Why exactly do we need a cookie notice for third party cookies?

⭐ Alex ⭐

Well-known member
I'm going to be frank, I've always thought this cookie notice rush was a pile of hot water.

As far as I have always understood, most breaking of user trust happens when you host third party scripts, advertisements, etc on your site which fingerprint the user and call home (to a third party such as an ad network) with what they learned about them and their visit.

Cookie notices do nothing about that, browser addons like UBlock do. These scripts don't even need cookies to track you because they can do browser fingerprinting.

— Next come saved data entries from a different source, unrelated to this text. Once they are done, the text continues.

File: src/rtl/core/jte_pkg.sv
// Package for the job table engine: table sizes, field widths, action and
// status codes and the sequencer state type.
// No dependencies; imported by job_table_engine.
`default_nettype none

package jte_pkg;

    // Table geometry and stored field widths.
    localparam int TABLE_DEPTH = 16;
    localparam int IDX_W       = $clog2(TABLE_DEPTH);
    localparam int PID_BITS    = 22;
    localparam int PID_FIELD_W = 22;
    localparam int JID_W       = 5;
    localparam int STATE_W     = 2;

    // Stream widths.
    localparam int ACT_W    = 3;
    localparam int STATUS_W = 2;
    localparam int DATA_W   = 32;

    // Run state that marks a foreground job.
    localparam logic [STATE_W-1:0] FG_STATE = 2'd1;

    typedef enum logic [ACT_W-1:0] {
        ACT_ADD      = 3'd0,
        ACT_DELETE   = 3'd1,
        ACT_FIND_PID = 3'd2,
        ACT_FIND_JID = 3'd3,
        ACT_FIND_FG  = 3'd4,
        ACT_SET_PID  = 3'd5,
        ACT_SET_JID  = 3'd6,
        ACT_UNUSED   = 3'd7
    } action_t;

    typedef enum logic [STATUS_W-1:0] {
        STS_OK      = 2'd0,
        STS_NOMATCH = 2'd1,
        STS_BADKEY  = 2'd2,
        STS_FULL    = 2'd3
    } status_t;

    typedef enum logic [3:0] {
        ST_IDLE    = 4'b0001,
        ST_SCAN    = 4'b0010,
        ST_MAXSCAN = 4'b0100,
        ST_DONE    = 4'b1000
    } seq_state_t;

endpackage

`default_nettype wire

File: src/rtl/core/job_table_engine.sv
// Job table engine: a table of job entries searched one slot per cycle by a
// single shared compare unit under a small sequencer.
// Depends on jte_pkg.
//
// Usage
// The slave channel (s_tvalid, s_tready, s_tuser, s_tdata) carries one
// action per transfer; the master channel (m_tvalid, m_tready, m_tuser,
// m_tdata) returns exactly one result per action, in order.
// s_tready is high only while the sequencer is idle; the block works on one
// action at a time. Rejected keys and the unused action skip the table walk
// and go straight to the final state. Other actions walk the table one slot
// per cycle through the shared compare unit and stop at the first match or
// at the last slot. A delete that hits then walks the whole table again,
// comparing job ids, to find the largest live job id. The result waits in
// an output register; the block goes back to idle and takes the next action
// while it waits. If the receiver still stalls when the next result is
// ready, the sequencer holds in its final state.
// Reset clears every slot at once (slots free, job ids and state
// zero) and sets the next job id to one; no clearing pass is needed.
`default_nettype none

module job_table_engine (
    input  wire logic        clk,
    input  wire logic        rst_n,
    // Action transfer.
    input  wire logic        s_tvalid,
    output logic             s_tready,
    input  wire logic [jte_pkg::ACT_W-1:0]  s_tuser,  // [2:0] action
    input  wire logic [jte_pkg::DATA_W-1:0] s_tdata,  // [21:0] proc_id, [26:22] job_id,
                                                      // [28:27] run_state, [31:29] zero
    // Result transfer.
    output logic             m_tvalid,
    input  wire logic        m_tready,
    output logic [jte_pkg::STATUS_W-1:0]    m_tuser,  // [1:0] status
    output logic [jte_pkg::DATA_W-1:0]      m_tdata   // [21:0] found_pid, [26:22] found_jid,
                                                      // [28:27] found_state, [31:29] zero
);
    import jte_pkg::*;

    // Table storage, cleared by reset.
    logic [PID_BITS-1:0] slot_pid_reg   [TABLE_DEPTH];
    logic [JID_W-1:0]    slot_jid_reg   [TABLE_DEPTH];
    logic [STATE_W-1:0]  slot_state_reg [TABLE_DEPTH];
    logic [JID_W-1:0]    next_jid_reg, next_jid_next;

    // Sequencer and the held action.
    seq_state_t          state_reg, state_next;
    logic [IDX_W-1:0]    idx_reg, idx_next;
    action_t             act_reg, act_next;
    logic [PID_BITS-1:0] key_pid_reg, key_pid_next;
    logic [JID_W-1:0]    key_jid_reg, key_jid_next;
    logic [STATE_W-1:0]  key_state_reg, key_state_next;
    logic [JID_W-1:0]    max_jid_reg, max_jid_next;

    // Result waiting for the output register.
    status_t             res_status_reg, res_status_next;
    logic [PID_BITS-1:0] res_pid_reg, res_pid_next;
    logic [JID_W-1:0]    res_jid_reg, res_jid_next;
    logic [STATE_W-1:0]  res_state_reg, res_state_next;

    // Output register.
    logic                m_valid_reg, m_valid_next;
    status_t             out_status_reg, out_status_next;
    logic [PID_BITS-1:0] out_pid_reg, out_pid_next;
    logic [JID_W-1:0]    out_jid_reg, out_jid_next;
    logic [STATE_W-1:0]  out_state_reg, out_state_next;

    // Slot write strobes.
    logic                wr_en;
    logic [PID_BITS-1:0] wr_pid;
    logic [JID_W-1:0]    wr_jid;
    logic [STATE_W-1:0]  wr_state;

    // Unpacked input fields.
    action_t             in_act;
    logic [PID_BITS-1:0] in_pid;
    logic [JID_W-1:0]    in_jid;
    logic [STATE_W-1:0]  in_state;

    // Shared compare unit on the slot under the scan index.
    logic [PID_BITS-1:0] cur_pid;
    logic [JID_W-1:0]    cur_jid;
    logic [STATE_W-1:0]  cur_state;
    logic                hit;
    logic                last_slot;
    logic [JID_W-1:0]    jid_inc;
    logic                out_free;

    assign in_act   = action_t'(s_tuser);
    assign in_pid   = PID_BITS'(s_tdata[PID_FIELD_W-1:0]);
    assign in_jid   = s_tdata[PID_FIELD_W +: JID_W];
    assign in_state = s_tdata[PID_FIELD_W + JID_W +: STATE_W];

    assign cur_pid   = slot_pid_reg[idx_reg];
    assign cur_jid   = slot_jid_reg[idx_reg];
    assign cur_state = slot_state_reg[idx_reg];
    assign last_slot = (idx_reg == IDX_W'(TABLE_DEPTH - 1));
    assign jid_inc   = next_jid_reg + JID_W'(1);
    assign out_free  = !m_valid_reg || m_tready;

    // Match condition for the held action.
    always_comb
    begin
        unique case (act_reg)
            ACT_ADD:                              hit = (cur_pid == '0);
            ACT_DELETE, ACT_FIND_PID, ACT_SET_PID: hit = (cur_pid == key_pid_reg);
            ACT_FIND_JID, ACT_SET_JID:            hit = (cur_jid == key_jid_reg);
            ACT_FIND_FG:                          hit = (cur_state == FG_STATE);
            default:                              hit = 1'b0;
        endcase
    end

    // Sequencer.
    always_comb
    begin
        state_next      = state_reg;
        idx_next        = idx_reg;
        act_next        = act_reg;
        key_pid_next    = key_pid_reg;
        key_jid_next    = key_jid_reg;
        key_state_next  = key_state_reg;
        max_jid_next    = max_jid_reg;
        next_jid_next   = next_jid_reg;
        res_status_next = res_status_reg;
        res_pid_next    = res_pid_reg;
        res_jid_next    = res_jid_reg;
        res_state_next  = res_state_reg;
        m_valid_next    = m_valid_reg && !m_tready;
        out_status_next = out_status_reg;
        out_pid_next    = out_pid_reg;
        out_jid_next    = out_jid_reg;
        out_state_next  = out_state_reg;
        wr_en           = 1'b0;
        wr_pid          = cur_pid;
        wr_jid          = cur_jid;
        wr_state        = cur_state;
        s_tready        = (state_reg == ST_IDLE);

        unique case (state_reg)
            ST_IDLE:
            begin
                if (s_tvalid)
                begin
                    act_next        = in_act;
                    key_pid_next    = in_pid;
                    key_jid_next    = in_jid;
                    key_state_next  = in_state;
                    idx_next        = '0;
                    max_jid_next    = '0;
                    res_status_next = STS_NOMATCH;
                    res_pid_next    = '0;
                    res_jid_next    = '0;
                    res_state_next  = '0;
                    // Rejected keys and the unused action finish at once.
                    priority if (in_act == ACT_UNUSED)
                    begin
                        state_next = ST_DONE;
                    end
                    else if ((in_act == ACT_FIND_JID || in_act == ACT_SET_JID)
                             && in_jid == '0)
                    begin
                        res_status_next = STS_BADKEY;
                        state_next      = ST_DONE;
                    end
                    else if (in_act != ACT_FIND_JID && in_act != ACT_SET_JID
                             && in_act != ACT_FIND_FG && in_pid == '0)
                    begin
                        res_status_next = STS_BADKEY;
                        state_next      = ST_DONE;
                    end
                    else
                    begin
                        state_next = ST_SCAN;
                    end
                end
            end

            ST_SCAN:
            begin
                idx_next = idx_reg + IDX_W'(1);
                if (hit)
                begin
                    res_status_next = STS_OK;
                    res_pid_next    = cur_pid;
                    res_jid_next    = cur_jid;
                    res_state_next  = cur_state;
                    state_next      = ST_DONE;
                    unique case (act_reg)
                        ACT_ADD:
                        begin
                            wr_en          = 1'b1;
                            wr_pid         = key_pid_reg;
                            wr_jid         = next_jid_reg;
                            wr_state       = key_state_reg;
                            res_pid_next   = key_pid_reg;
                            res_jid_next   = next_jid_reg;
                            res_state_next = key_state_reg;
                            if (int'(jid_inc) > TABLE_DEPTH)
                            begin
                                next_jid_next = JID_W'(1);
                            end
                            else
                            begin
                                next_jid_next = jid_inc;
                            end
                        end
                        ACT_DELETE:
                        begin
                            wr_en          = 1'b1;
                            wr_pid         = '0;
                            wr_jid         = '0;
                            wr_state       = '0;
                            res_state_next = '0;
                            idx_next       = '0;
                            state_next     = ST_MAXSCAN;
                        end
                        ACT_SET_PID, ACT_SET_JID:
                        begin
                            wr_en          = 1'b1;
                            wr_state       = key_state_reg;
                            res_state_next = key_state_reg;
                        end
                        default:
                        begin
                        end
                    endcase
                end
                else if (last_slot)
                begin
                    res_status_next = (act_reg == ACT_ADD) ? STS_FULL : STS_NOMATCH;
                    state_next      = ST_DONE;
                end
            end

            ST_MAXSCAN:
            begin
                // Largest live job id, one slot per cycle.
                idx_next = idx_reg + IDX_W'(1);
                if (cur_jid > max_jid_reg)
                begin
                    max_jid_next = cur_jid;
                end
                if (last_slot)
                begin
                    next_jid_next = ((cur_jid > max_jid_reg) ? cur_jid : max_jid_reg)
                                    + JID_W'(1);
                    state_next    = ST_DONE;
                end
            end

            ST_DONE:
            begin
                if (out_free)
                begin
                    m_valid_next    = 1'b1;
                    out_status_next = res_status_reg;
                    out_pid_next    = res_pid_reg;
                    out_jid_next    = res_jid_reg;
                    out_state_next  = res_state_reg;
                    state_next      = ST_IDLE;
                end
            end

            default:
            begin
                state_next = ST_IDLE;
            end
        endcase
    end

    // Control and next job id registers.
    always_ff @(posedge clk or negedge rst_n)
    begin
        if (!rst_n)
        begin
            state_reg    <= ST_IDLE;
            m_valid_reg  <= 1'b0;
            next_jid_reg <= JID_W'(1);
        end
        else
        begin
            state_reg    <= state_next;
            m_valid_reg  <= m_valid_next;
            next_jid_reg <= next_jid_next;
        end
    end

    // Table slots: one write port at the scan index.
    always_ff @(posedge clk or negedge rst_n)
    begin
        if (!rst_n)
        begin
            for (int i = 0; i < TABLE_DEPTH; i++)
            begin
                slot_pid_reg[i]   <= '0;
                slot_jid_reg[i]   <= '0;
                slot_state_reg[i] <= '0;
            end
        end
        else if (wr_en)
        begin
            slot_pid_reg[idx_reg]   <= wr_pid;
            slot_jid_reg[idx_reg]   <= wr_jid;
            slot_state_reg[idx_reg] <= wr_state;
        end
    end

    // Payload registers.
    always_ff @(posedge clk)
    begin
        idx_reg        <= idx_next;
        act_reg        <= act_next;
        key_pid_reg    <= key_pid_next;
        key_jid_reg    <= key_jid_next;
        key_state_reg  <= key_state_next;
        max_jid_reg    <= max_jid_next;
        res_status_reg <= res_status_next;
        res_pid_reg    <= res_pid_next;
        res_jid_reg    <= res_jid_next;
        res_state_reg  <= res_state_next;
        out_status_reg <= out_status_next;
        out_pid_reg    <= out_pid_next;
        out_jid_reg    <= out_jid_next;
        out_state_reg  <= out_state_next;
    end

    // Result transfer.
    assign m_tvalid = m_valid_reg;
    assign m_tuser  = out_status_reg;
    assign m_tdata  = {
        (DATA_W - PID_FIELD_W - JID_W - STATE_W)'(0),
        out_state_reg,
        out_jid_reg,
        PID_FIELD_W'(out_pid_reg)
    };

endmodule

`default_nettype wire

File: config.mk
export PLATFORM = sky130hd
export DESIGN_NAME = job_table_engine
export DESIGN_NICKNAME = d
export VERILOG_FILES = /design/src/rtl/core/jte_pkg.sv /design/src/rtl/core/job_table_engine.sv
export SDC_FILE = /design/constraint.sdc
export NUM_CORES = 1
export LEC_CHECK = 0
export BUFFER_PORTS_ARGS = -buffer_cell sky130_fd_sc_hd__clkbuf_2
export CAP_MARGIN = 30
export CORE_ASPECT_RATIO = 1.1
export CORE_UTILIZATION = 35
export CTS_CLUSTER_DIAMETER = 80
export DETAILED_ROUTE_END_ITERATION = 8
export PLACE_DENSITY = 0.51
export SLEW_MARGIN = 20
export SYNTH_ARGS = -nofsm -noshare
export SYNTH_HDL_FRONTEND = slang
export SYNTH_SLANG_ARGS = --single-unit
File: constraint.sdc
create_clock -name clk -period 5.5 [get_ports clk]
set_input_delay 0.275 -clock clk [delete_from_list [all_inputs] [get_ports clk]]
set_output_delay 0.275 -clock clk [all_outputs]
set_load 0.005 [all_outputs]
# Yosys cells after proc, flatten, opt, wreduce, memory -nomap -nowiden
# Cells that the tools add are included.
# totals
regBits	577
latchBits	0
mem_bits_rw	0
romBits	0
memories	0
# op_classes
addsub	3
mul	0
n_div	0
n_lt_le_gt_ge	4
n_eq_ne	26
shift	0
muxes	72
bitwise	1
reduce_logical	30
# op_table
operator	n
$bwmux W352	1
$mux W22	8
$bmux W22 S4	1
$demux W22 S4	1
$pmux W22 S2	2
$bwmux W80	1
$mux W5	13
$logic_not A22 Y1	2
$mux W4	11
$pmux W5 S2	4
$bwmux W32	1
$mux W2	14
$eq A22 B22 Y1	1
$bmux W5 S4	1
$demux W5 S4	1
$pmux W4 S4	1
$eq A3 B3 Y1 const B	5
$pmux W2 S2	3
$pmux W4 S3	1
$add A5 B1 Y5 const B	2
$ne A2 B2 Y1 const B	5
$reduce_and A2 Y1	5
$eq A3 B2 Y1 const B	3
$ne A3 B3 Y1 const B	3
30 further kinds	46

# Longest topological paths before layout
# depth
word_depth	9
mapped_depth	22
ltp_nobuf	18

# Worst setup path before layout
# No wires, ideal clock.
# synth_path
path_kind	reg2reg
start	reg idx_reg[1]
end	reg next_jid_reg[4]
setup_time_ns	0.122
arrival_ns	4.102
required_time_ns	5.378
path_slack_ns	1.276
stages_incl_launch_ff	20
synth_period_minus_slack_ns	4.224
cell_sequence	edfxtp_1 buf_6 buf_4 buf_4 mux4_2 a22oi_1 nand2_1 ha_1 nor2b_1 o21a_1 o21a_1 o21ai_0 a22oi_1 mux2i_1 inv_1 ha_1 nor3b_1 xor2_1 a21oi_1 o22a_1
# synth_via
elab_chain_len	9
# synth_rtl
element	line	source
start, declared	job_table_engine.sv:48	logic [IDX_W-1:0] idx_reg, idx_next;
start signal, assigned	job_table_engine.sv:311	idx_reg <= idx_next;
$not A4 Y5 (implied by the code)	job_table_engine.sv:94, job_table_engine.sv:95, job_table_engine.sv:96	
$bmux W5 S4	job_table_engine.sv:95	assign cur_jid = slot_jid_reg[idx_reg];
$mux W5 (implied by the code) (2 in series)	job_table_engine.sv:95	
$gt A5 B5 Y1	job_table_engine.sv:245	next_jid_next = ((cur_jid > max_jid_reg) ? cur_jid : max_jid_reg)
$mux W5	--	
$add A5 B1 Y5	job_table_engine.sv:246	+ JID_W'(1);
$mux W5	job_table_engine.sv:243	if (last_slot)
$pmux W5 S2	job_table_engine.sv:139	unique case (state_reg)
end signal, assigned	job_table_engine.sv:284	next_jid_reg <= next_jid_next;
end, declared	job_table_engine.sv:44	logic [JID_W-1:0] next_jid_reg, next_jid_next;
# Several ways; a longest one is shown, not always the timed one. The select of a mux whose other input is x is not followed.
# A chain may end at the register's enable or synchronous reset.

# Final worst setup path
# layout_path
start	reg idx_reg[0]
end	reg slot_pid_reg[96] in the netlist's numbering
# layout_via
elab_chain_len	9
# layout_rtl
element	line	source
$not A4 Y5 (implied by the code) *	--	
$bmux W22 S4, or another cell as far along	job_table_engine.sv:94	assign cur_pid = slot_pid_reg[idx_reg];
$mux W22 (implied by the code), or another cell as far along (2 in series)	job_table_engine.sv:94	
$eq A22 B22 Y1, or another cell as far along	job_table_engine.sv:106	ACT_DELETE, ACT_FIND_PID, ACT_SET_PID: hit = (cur_pid == key_pid_reg);
$pmux W1 S4	job_table_engine.sv:104	unique case (act_reg)
$mux W22	job_table_engine.sv:181	if (hit)
$mux W22	job_table_engine.sv:139	
$bwmux W352	job_table_engine.sv:302	slot_pid_reg[idx_reg] <= wr_pid;
end signal, assigned by index	job_table_engine.sv:302	
end, declared	job_table_engine.sv:41	logic [PID_BITS-1:0] slot_pid_reg [TABLE_DEPTH];
# Mark *: on every way between the ends. The rest lies on a longest branch, timed or not. The select of a mux whose other input is x is not followed.

==> impl_metrics.toml <==
[global_routing]
grt_pass1_wl_um = 120000
grt_usage = 0.196
grt_pass1_vias = 18100
grt_max_degree = 137
grt_overflow_total = 0
antenna_found_initial = 0

[clocking]
cts.sinks = 577
cts_max_path_buffers = 3
clk_pin_slew_ps = 70
clock_latency_ps = 640
cts_root_buffer = "clkbuf_16"
cts-htree-levels = 2
cts_tree = "done"
cts_buffers = 60

[cells_and_area]
drive_gt1_frac = 0.404
largest_reg_flops = 352
fin_nets = 2166
stdcell_area_mm2 = 0.0321
area_growth_syn_to_layout_pct = 16.0
fin_util = 0.413
fill_cells = 7149

[yosys]
synth_cell_types = 71
ys_top_cells_by_count = "mux2_2, dfrtp_1, nand2_1"
ys_seq_elements = 577
avgSynthCellArea_um2 = 13.9
yosysSeqAreaShare = 0.541
netlist.area_leader.share = 0.427
ys_top_cells_by_area = "dfrtp_1, mux2_2, edfxtp_1"
synth_warnings = 0
yosysMostFrequentCell = "mux2_2"
ys.flop_type = "dfrtp_1"
netlist_instances = 1988
synth-edff-count = 103
syn_area_mm2 = 0.0277
synth.largest_area_cell = "dfrtp_1"
ys_async_sr_fraction = 0.821

[power]
power_leakage_nw = 14.5
power.density_mw_per_mm2 = 363
peakVddDrop_mv = 0.252

[floorplanning]
start_util = 0.356
rows = 107
coreArea_mm2 = 0.0778
dieArea_mm2 = 0.0802
die_x_um = 270
io-pin-count = 75
die_h_um = 297

[detailed_routing]
wl_per_cell_um = 24.5
drc = 0
finalWirelength_um = 78300
drtIter0Drc = 1305
antenna_left = 0
via_count = 17300
firstDrtPassIters = 5
via_per_inst = 5.43

[timing]
setup-tns-final_ps = 0
slew_viol_final = 0
max_freq_mhz = 200
tightest_slew_ps = 1010
hold_viol_final = 0
rsz0062_at_grt = "false"
fin_crit_sh = 0.909
fin_skew_ps = 28.8
slew_headroom = 0.324
period_needed_ps = 5000
finalSetupViolCount = 0

[worst_setup_path]
path_common_cell = "buf_4"
worst-setup-path-type = "flip-flop to flip-flop"
critPathBufInv = 4
endpoint_kind = "flip-flop"
critPathLaunchType = "flip-flop"
cp_max_fo = 33
crit_chain = "buf_4, nor2b_1, buf_4, a22oi_1, nand2_1, a2111o_1, a2111oi_0, o2111ai_1, o31ai_2, buf_4, nand2_2, nor4_2, buf_12, mux2_2"
max_stage_delay_ps = 520
required_ps = 6000
critPathTopFamily = "compound AO/OA/AOI/OAI gates"
crit_slowest_cell = "buf_4"
arrival_ps = 5500

[place]
port_buffers = 68
place_congestion = 0.913
dp_hpwl_um = 51400
post_dp_cell_area_mm2 = 0.0297

[run_status]
outcome = "finished clean"

[worst_hold_path]
hold_class = "primary input to flip-flop"

[job]
drv_cap = 0
## cell usage in the layout, fill, tap and decap left out, types with 60 or more instances in the layout
cell       Yosys  routed
buf_4         26      85
dfrtp_1      472     472
mux4_2        99      99
edfxtp_1     103     103
mux2_2       476     476
mux2i_1       75      74
nand2_1      123     123
nor2_1        78      70
clkbuf_16      0      60
clkbuf_2       2      67
## report_power, final
| part | leakage, nW | total (mW) | internal [mW] | switching [mW] |
|---|---|---|---|---|
| logic | 5.98 | 2.84 | 0.954 | 1.89 |
| registers | 7.59 | 4.78 | 4.59 | 0.184 |
| clock network | 0.923 | 4.04 | 2.33 | 1.71 |
## tightest hold or removal path: cells and delay by family
family                 cells  cell delay [ps]
buffers and inverters      1               80
AND/OR/NAND/NOR            1              250
AO/OA/AOI/OAI              1              110
## through the flow
stage / instances / hold slack [ps] / worst slack (ps) / power, mW
6_report: 3192 / 122 / 499 / 11.7
5_1_grt: 3191 / 136 / 147 / 12.2
4_1_cts: 3188 / 89.3 / 119 / 11.8
3_5_place_dp: 3052 / 405 / 212 / 7.64
3_3_place_gp: 3051 / 405 / 162 / 7.61
2_1_floorplan: 1990 / -20.6 / 1280 / 6.52
--- config.mk ---
export PLATFORM = sky130hd
export DESIGN_NAME = plob_ram
export DESIGN_NICKNAME = d
export VERILOG_FILES = /design/src/design/plob_ram.sv
export SDC_FILE = /design/constraint.sdc
export NUM_CORES = 1
export LEC_CHECK = 0
export ABC_CLOCK_PERIOD_IN_PS = 4600
export BUFFER_PORTS_ARGS = -buffer_cell sky130_fd_sc_hd__buf_2
export CORE_ASPECT_RATIO = 1.4
export CORE_MARGIN = 1
export CORE_UTILIZATION = 40
export DETAILED_ROUTE_END_ITERATION = 12
export SLEW_MARGIN = 0
export SYNTH_ARGS = -nofsm -noshare
export SYNTH_HDL_FRONTEND = slang
export SYNTH_SLANG_ARGS = --single-unit
--- constraint.sdc ---
create_clock -name i_clk -period 4.6 [get_ports i_clk]
set_clock_uncertainty 0.05 [all_clocks]
set_input_delay 0.23 -clock i_clk [delete_from_list [all_inputs] [get_ports i_clk]]
set_output_delay 0.23 -clock i_clk [all_outputs]
set_load 0.005 [all_outputs]
--- src/design/plob_ram.sv ---
// ----------------------------------------------------------------------------
// plob_ram: generic single port RAM
// One write or one read per cycle, registered read data.
// ----------------------------------------------------------------------------
module plob_ram #(
    parameter int WIDTH = 8,
    parameter int DEPTH = 16
) (
    input  logic                     i_clk,
    input  logic                     i_we,
    input  logic [$clog2(DEPTH)-1:0] i_addr,
    input  logic [WIDTH-1:0]         i_wdata,
    output logic [WIDTH-1:0]         o_rdata
);
    logic [WIDTH-1:0] r_mem [DEPTH];

    always_ff @(posedge i_clk) begin
        if (i_we) begin
            r_mem[i_addr] <= i_wdata;
        end
        o_rdata <= r_mem[i_addr];
    end
endmodule

# After elaboration in Yosys (flattened, before gate mapping)
# Memory sizes are Yosys's and may differ from the RTL's. A register that Yosys moved wholly into a read port is not among the register bits.
# Cells that the tools add are included.
totals:
  regBits: 0
  ramBits: 128
  inputBits: 14
  out_inout_bits: 8
  elab_cells: 3
  mem_count: 1
classes:
  n_mux: 2
memory_table:
  columns: ["memory", "depth", "width", "read_ports", "rd_ports_with_merged_regs", "write_ports", "line_no", "rtl"]
  rows:
  - ["r_mem", 16, 8, 1, 1, 1, "15", "logic [WIDTH-1:0] r_mem [DEPTH];"]
ops:
  columns: ["op", "n"]
  rows:
  - ["1-bit 2-to-1 mux", 2]

# Depth between registers and ports, before layout
depth:
  ltp_word: 2
  ltp_mapped: 5
  depth_no_buf: 3

# Worst setup path after synthesis
# OpenSTA, ideal clock, no wires.
synth_timing:
  path_kind: "in2reg"
  from: "input port i_addr[2]"
  to: "memory r_mem[0][0] (enable)"
  setup_time_ns: 0.383
  arrival_ns: 1.340
  required_time_ns: 4.167
  slack_ns: 2.827
  path_stages: 2
  n_path_buf: 0
  path_cell_list: "or3b_2 -> nor3_1"
synth_lines:
  columns: ["item", "line_no", "rtl"]
  rows:
  - ["from (decl)", "11", "input logic [$clog2(DEPTH)-1:0] i_addr,"]
  - ["to (decl)", "15", null]
# No word-level cell before the write port.

# Final worst setup path
layout_timing:
  from: "input port i_addr[0]"
  to: "memory r_mem[11][2] (enable)"
# No word-level cell before the write port.

==> summary.md <==
| Metric | Value |
|---|---|
| Cts repair resizes | 0 |
| HPWL after DPL | 6540 um |
| Die H | 135 um |
| Worst IR drop on VDD | 0.206 mV |
| Worst Setup Start Kind | primary input |
| Initial drt markers | 204 |
| Initial antenna violation count | 0 |
| Met2 routed WL | 5700 um |
| Layout cells sized above 1 | 31.4% |
| Cell count after synthesis | 230 |
| Overflow after GRT | 0 |
| Post-cts hold buffer count | 0 |
| Fmax | 476 MHz |
| Syn Nets | 244 |
| Die W | 97.1 um |
| Post-synthesis compound-gate area fraction | 2.37% |
| RSZ-0062 raised after global routing | false |
| Final Cycle Share | 45.7% |
| IO Pins | 22 |
| Antenna Nets Post-Route | 0 |
| CTS H-tree lvls | 4 |
| Mapped Avg Cell Area | 22.0 sq um |
| Leakage | 1.94 nW |
| Final Worst Setup Slack | 2.50 ns |
| Wl on met1 | 4100 um |
| Vias in the first global route | 2483 |
| Final-layout fill cell count | 1001 |
| Count of state elements after synthesis | 136 |
| Slew @ Worst Pin | 1.23 ns |
| Drt wl/cell | 24.6 um |
| CTS sink cnt | 136 |
| Post-synthesis cell type count | 18 |
| Finish-stage setup viols | 0 |
| Mux share of post-synthesis cell area | 14.2% |
| First-pass GRT wire length | 15700 um |
| Type of the worst setup path | in2reg |
| Place WS | 2.04 ns |
| Final min period | 2.10 ns |
| Post-Synth XOR/XNOR Area | 0% |
| Crit-path cells | buf_2 > nand2_1 > nor2_1 |
| Starting Density | 41.2% |
| Via/cell ratio | 5.39 |
| Worst-Skew Late Latency | 0.40 ns |
| Post-CTS Setup Bufs | 0 |
| Area Overhead vs Synth | 17.3% |
| Max transition margin | 17.3% |
| GR Util All Layers | 17.2% |
| PwrDens | 493 nW/um^2 |
| WP data required | 4.57 ns |
| Post-synthesis adder-cell area fraction | 0% |
| Seq/Total Area, Yosys | 79.0% |
| Met3 WL | 369 um |
| Drt total wl | 10400 um |
| CP Capture Type | flip-flop |
| Port buffer count | 21 |
| Drt first pass iters | 4 |
| Largest net degree at the start of global routing | 40 |
| Worst EP arrival | 2.07 ns |
| # nets final | 275 |
| Cts bufs inserted | 17 |
| Fin Setup TNS | 0 ns |
| Yosys warns | 0 |
| # rows | 48 |
| Clock root cell | clkbuf_16 |
| Final core occ | 48.3% |
| Post-route DRC | 0 |
| Worst-path maximum fanout | 33 |
| Crit. Startpoint | i_addr[0] |
| Final hold violations | 0 |
| Largest family of logic cells by synthesized area | multiplexers |
| Core outline area | 12300 sq um |
| Hold path startpoint | i_wdata[0] |
| Slowest stage cell, crit path | buf_2 |
| Max Root-Sink Buffers | 2 |
| Gpl congestion | 0.726 |
| Via count | 2287 |
| Worst Hold Class | in2reg |
| CTS tree | done |
| DR top layer | met4 |
| Ant. Diodes | 0 |
| Status | complete, no violations |
| Post-Synth Simple-Gate Area | 3.21% |
| Worst-path clk slew | 0.05 ns |
| Slew Viols, Final | 0 |
| Max incr delay on CP | 0.79 ns |
| Max-cap violations | 0 |
| Full die area | 13100 sq um |
| Synthesized area | 5070 sq um |
| Worst r2r src | r_mem[2][7] |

Now let me get to the main point.

I recently learned about <meta name="referrer" content="no-referrer" /> (I really should have known this way sooner). This really solves a lot of potential of third party tracking when the script payloads don't have the facilities to call home. Like a useful script reference on your website can no longer be abused to track what websites someone is visiting by the script host looking at the referer in the http request.

So now, if we have say a youtube video iframe embed in our forum. It loaded with no referrer. It can't by any means determine where it's loaded on. And it decides to set cookies on its own domain, why on earth does GDPR care? It feels like GDPR is some group of people that don't understand the technical nature of the web, and have been misled by the experts that informed it. Because once again, the attack vector is not in the cookies. It is in fact in passing identifiable information into iframe via the src URL property or showing referrer when making the request.

Because of same origin policy, the iframe is no different than the person visiting youtube directly so any cookies it sets to its own domain is no one's business and no concern. GDPR really puts the wrong thing behind bars.

Any personal thoughts about this? Does anyone agree with my views, or find them incorrect?
 
Well. Now that I think about it harder, there is a second breach of privacy. The second one is drive-by interest farming.

For example say someone opens a forum page with a youtube video about dogs and that video auto loads. Youtube may now decide to inform the ad network that this user likes dogs.

It seems the only privacy solution is proxying everything including videos. Of course this may be against ToS of certain companies that live and thrive on data like this.

...Because the visitor viewing a forum page is there to perhaps view a shared video. And because of the video being hosted by a third party, they may now have data about them sold. They were just there to watch a video and not necessarily have a relationship with the specific video sharing site. They are on our forum after all and not on the video sharing site.

All of this becomes very interesting to consider, from philosophical standpoints.